Influence of different autotransfusion devices on the quality of salvaged blood

Background. Cardiopulmonary bypass causes a systemic inflammatory response and impaired hemostasis. We investigated whether intraoperative blood salvage with the cardiotomy suction contributes to these alterations. Furthermore, an alternative autotransfusion device (Haemonetics cell-saving device) was examined. Methods.

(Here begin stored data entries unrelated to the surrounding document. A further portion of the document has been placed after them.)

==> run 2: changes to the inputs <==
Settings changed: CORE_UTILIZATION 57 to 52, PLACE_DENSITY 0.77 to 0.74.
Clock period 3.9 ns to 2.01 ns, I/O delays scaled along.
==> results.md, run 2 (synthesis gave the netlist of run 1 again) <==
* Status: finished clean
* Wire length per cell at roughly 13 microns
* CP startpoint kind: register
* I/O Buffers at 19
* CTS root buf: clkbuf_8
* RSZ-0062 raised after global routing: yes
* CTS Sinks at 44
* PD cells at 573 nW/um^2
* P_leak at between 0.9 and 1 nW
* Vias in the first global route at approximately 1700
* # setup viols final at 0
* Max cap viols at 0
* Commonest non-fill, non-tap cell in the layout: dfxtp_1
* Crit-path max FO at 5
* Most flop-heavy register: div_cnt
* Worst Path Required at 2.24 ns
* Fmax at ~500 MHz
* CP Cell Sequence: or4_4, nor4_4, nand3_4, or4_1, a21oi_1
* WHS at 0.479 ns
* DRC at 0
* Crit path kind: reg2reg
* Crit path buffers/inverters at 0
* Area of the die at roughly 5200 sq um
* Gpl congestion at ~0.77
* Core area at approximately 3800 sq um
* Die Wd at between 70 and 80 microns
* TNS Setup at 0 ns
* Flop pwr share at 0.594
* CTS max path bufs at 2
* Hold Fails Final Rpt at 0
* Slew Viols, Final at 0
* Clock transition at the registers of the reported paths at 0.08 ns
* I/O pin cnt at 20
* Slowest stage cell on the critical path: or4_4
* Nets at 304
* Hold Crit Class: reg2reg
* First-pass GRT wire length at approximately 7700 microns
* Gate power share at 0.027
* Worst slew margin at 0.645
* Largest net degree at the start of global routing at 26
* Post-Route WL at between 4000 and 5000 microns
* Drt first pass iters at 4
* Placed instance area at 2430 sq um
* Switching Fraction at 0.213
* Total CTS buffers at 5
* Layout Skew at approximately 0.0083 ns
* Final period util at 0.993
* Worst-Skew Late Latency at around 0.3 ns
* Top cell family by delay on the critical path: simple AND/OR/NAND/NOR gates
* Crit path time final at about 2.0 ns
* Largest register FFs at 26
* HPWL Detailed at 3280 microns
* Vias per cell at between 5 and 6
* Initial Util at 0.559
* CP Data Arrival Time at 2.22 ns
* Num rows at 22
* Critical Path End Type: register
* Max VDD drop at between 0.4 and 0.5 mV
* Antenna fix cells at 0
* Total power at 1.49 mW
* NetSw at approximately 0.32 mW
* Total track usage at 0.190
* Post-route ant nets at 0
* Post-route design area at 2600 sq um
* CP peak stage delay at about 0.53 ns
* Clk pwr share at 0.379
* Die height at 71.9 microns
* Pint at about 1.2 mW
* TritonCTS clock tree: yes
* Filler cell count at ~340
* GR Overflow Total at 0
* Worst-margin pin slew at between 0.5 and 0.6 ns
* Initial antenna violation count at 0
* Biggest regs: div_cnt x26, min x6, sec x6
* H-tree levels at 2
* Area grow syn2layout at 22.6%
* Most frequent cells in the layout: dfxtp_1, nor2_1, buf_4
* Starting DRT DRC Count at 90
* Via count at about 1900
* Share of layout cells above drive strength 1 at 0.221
--- config.mk ---
export PLATFORM = sky130hd
export DESIGN_NAME = mem_port_arbiter_flat
export DESIGN_NICKNAME = d
export VERILOG_FILES = /design/src/rtl/mem_port_arbiter_if.sv /design/src/rtl/mem_port_arbiter.sv /design/src/flat_wrapper.sv
export SDC_FILE = /design/constraint.sdc
export NUM_CORES = 1
export LEC_CHECK = 0
export BUFFER_PORTS_ARGS = -buffer_cell sky130_fd_sc_hd__buf_2
export CORE_AREA = 4 4 110 112
export CTS_BUF_LIST = sky130_fd_sc_hd__clkbuf_16
export CTS_CLUSTER_DIAMETER = 40
export CTS_CLUSTER_SIZE = 24
export DETAILED_ROUTE_END_ITERATION = 10
export DIE_AREA = 0 0 114 116
export GPL_TIMING_DRIVEN = 0
export PLACE_DENSITY = 0.73
export SYNTH_ARGS = -nofsm -noshare
export SYNTH_HDL_FRONTEND = slang
export SYNTH_SLANG_ARGS = --single-unit
--- constraint.sdc ---
create_clock -name clk -period 2 [get_ports clk]
set_input_delay 0.2 -clock clk [delete_from_list [all_inputs] [get_ports clk]]
set_output_delay 0.2 -clock clk [all_outputs]
set_load 0.01 [all_outputs]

In 10 patients, interleukin-6, interleukin-8, tumor necrosis factor-alpha, thrombin-antithrombin complex, plasmin-antiplasmin complex, free hemoglobin, and the percentage of CD62(+) thrombocytes were determined in the systemic circulation during cardiopulmonary bypass, in the cardiotomy suction tube, and in the blood from the cell-saving device. Additionally, bacterial contamination was examined. Results. Median levels of interleukin-6 (52 versus 10 mu g/L; p = 0.005), interleukin-8 (26 versus 20 mu g/L; p = 0.017), tumor necrosis factor-alpha (24 versus 1 mu g/L; p = 0.005), thrombin-antithrombin complex (113 versus 43 mu g/L; p = 0.005), plasmin-antiplasmin complex (566 versus 489 mu g/L; p = 0.022), and free hemoglobin (61 versus 30 mg/dL; p = 0.005) were higher in the cardiotomy suction tube compared with the systemic circulation. After processing the blood from the cell-saving device, interleukin-8, thrombin-antithrombin complex, and free hemoglobin remained above reference range, and in 90% of the cases bacterial contamination was observed. Conclusions. Cardiotomy suction additionally contributes to the release of proinflammatory cytokines, activation of coagulation, and hemolysis. Because blood salvage with a Haemonetics cell-saving device led to normalization of some, but not all, parameters and bacterial contamination was common, the alternative use seems at least questionable. (C) 1999 by The Society of Thoracic Surgeons.